No CrossRef data available.
Published online by Cambridge University Press: 07 January 2025
As the most internally rigorous design, randomized controlled trials (RCTs) are the gold standard for assessing the efficacy and safety profile of interventions. Increasingly, health technology assessment (HTA) considers evidence from non-randomized studies. Guidance recommends synthesizing different study designs separately due to their different inherent biases/limitations. But when authors or reviewers misclassify studies, this could affect which studies are included and therefore have an impact on review results.
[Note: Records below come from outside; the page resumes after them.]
--- src/rtl/vga_scan_gen.sv ---
// Raster scan generator: pixel-rate divider, x/y counters, VGA syncs,
// video-active qualifier, and line/frame strobes for the pong display path.
module vga_scan_gen #(
    parameter int unsigned CLK_DIV  = 4,
    parameter int unsigned H_ACTIVE = 640,
    parameter int unsigned H_FP     = 16,
    parameter int unsigned H_SYNC   = 96,
    parameter int unsigned H_BP     = 48,
    parameter int unsigned V_ACTIVE = 480,
    parameter int unsigned V_FP     = 10,
    parameter int unsigned V_SYNC   = 2,
    parameter int unsigned V_BP     = 33
) (
    input  logic       clk,
    input  logic       reset,
    output logic       p_tick,
    output logic [9:0] x,
    output logic [9:0] y,
    output logic       hsync,
    output logic       vsync,
    output logic       video_on,
    output logic       line_tick,
    output logic       frame_tick
);

    localparam int unsigned H_TOTAL = H_ACTIVE + H_FP + H_SYNC + H_BP;
    localparam int unsigned V_TOTAL = V_ACTIVE + V_FP + V_SYNC + V_BP;

    localparam logic [3:0] DIV_LAST = 4'(CLK_DIV - 1);
    localparam logic [9:0] X_LAST   = 10'(H_TOTAL - 1);
    localparam logic [9:0] Y_LAST   = 10'(V_TOTAL - 1);
    localparam logic [9:0] X_VIS    = 10'(H_ACTIVE);
    localparam logic [9:0] Y_VIS    = 10'(V_ACTIVE);
    localparam logic [9:0] HS_START = 10'(H_ACTIVE + H_FP);
    localparam logic [9:0] HS_END   = 10'(H_ACTIVE + H_FP + H_SYNC);
    localparam logic [9:0] VS_START = 10'(V_ACTIVE + V_FP);
    localparam logic [9:0] VS_END   = 10'(V_ACTIVE + V_FP + V_SYNC);

    typedef enum logic {
        ST_RESET,
        ST_RUN
    } state_t;

    state_t     state;
    logic [3:0] div;

    logic [3:0] div_next;
    logic [9:0] x_next;
    logic [9:0] y_next;
    logic       wrap_x;

    // The first edge out of reset only arms the counters, so the divider
    // sits at 0 for one full clk and a CLK_DIV=1 build ticks immediately.
    always_comb begin
        div_next = '0;
        x_next   = '0;
        y_next   = '0;
        wrap_x   = 1'b0;
        if (state == ST_RUN) begin
            wrap_x   = p_tick && (x == X_LAST);
            div_next = p_tick ? '0 : div + 4'd1;
            x_next   = x;
            y_next   = y;
            if (p_tick) begin
                x_next = (x == X_LAST) ? '0 : x + 10'd1;
            end
            if (wrap_x) begin
                y_next = (y == Y_LAST) ? '0 : y + 10'd1;
            end
        end
    end

    // Syncs and video_on are computed from next x/y so they move with x/y.
    always_ff @(posedge clk) begin
        if (reset) begin
            state      <= ST_RESET;
            div        <= '0;
            p_tick     <= 1'b0;
            x          <= '0;
            y          <= '0;
            hsync      <= 1'b1;
            vsync      <= 1'b1;
            video_on   <= 1'b0;
            line_tick  <= 1'b0;
            frame_tick <= 1'b0;
        end else begin
            state      <= ST_RUN;
            div        <= div_next;
            p_tick     <= (div_next == DIV_LAST);
            x          <= x_next;
            y          <= y_next;
            hsync      <= !((x_next >= HS_START) && (x_next < HS_END));
            vsync      <= !((y_next >= VS_START) && (y_next < VS_END));
            video_on   <= (x_next < X_VIS) && (y_next < Y_VIS);
            line_tick  <= wrap_x;
            frame_tick <= wrap_x && (y_next == Y_VIS);
        end
    end

endmodule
We are conducting a methods project to (i) identify a clear study design classification system, (ii) explore whether its use produces consistent study design categorizations among reviewers, and (iii) iteratively improve the classification system. We performed a pragmatic web-based search for study design categorization tools and used the resulting schemas to develop a clear algorithm for use by reviewers of all levels of experience, specifically in reviews of treatment interventions. Next, we tested tool consistency and user experience by web-based survey in a small internal sample of reviewers, each independently using the system to categorize 18 published studies.
A median of seven reviewers (range four to eight) categorized each study. Rater agreement using the chart varied widely, with 100 percent agreement on the designs of three studies (17%), and at least 75 percent of reviewers agreeing on one design for nine studies (50%). The most common agreement was reached on RCTs and non-randomized controlled trials. The most common sources of disagreement were between different types of cohort studies and between case series and controlled cohort studies, largely due to inconsistent reporting. We also identified several improvements: the wording of prompt questions, the ordering of designs, and the addition of new elements.
The classification system as initially designed led to too much variation in study design categorization to be useful. Consequently, we present a revised version that we now aim to evaluate in a larger sample of reviewers. Further research will also investigate whether using the tool would change the results of systematic reviews, using a small sample of published reviews.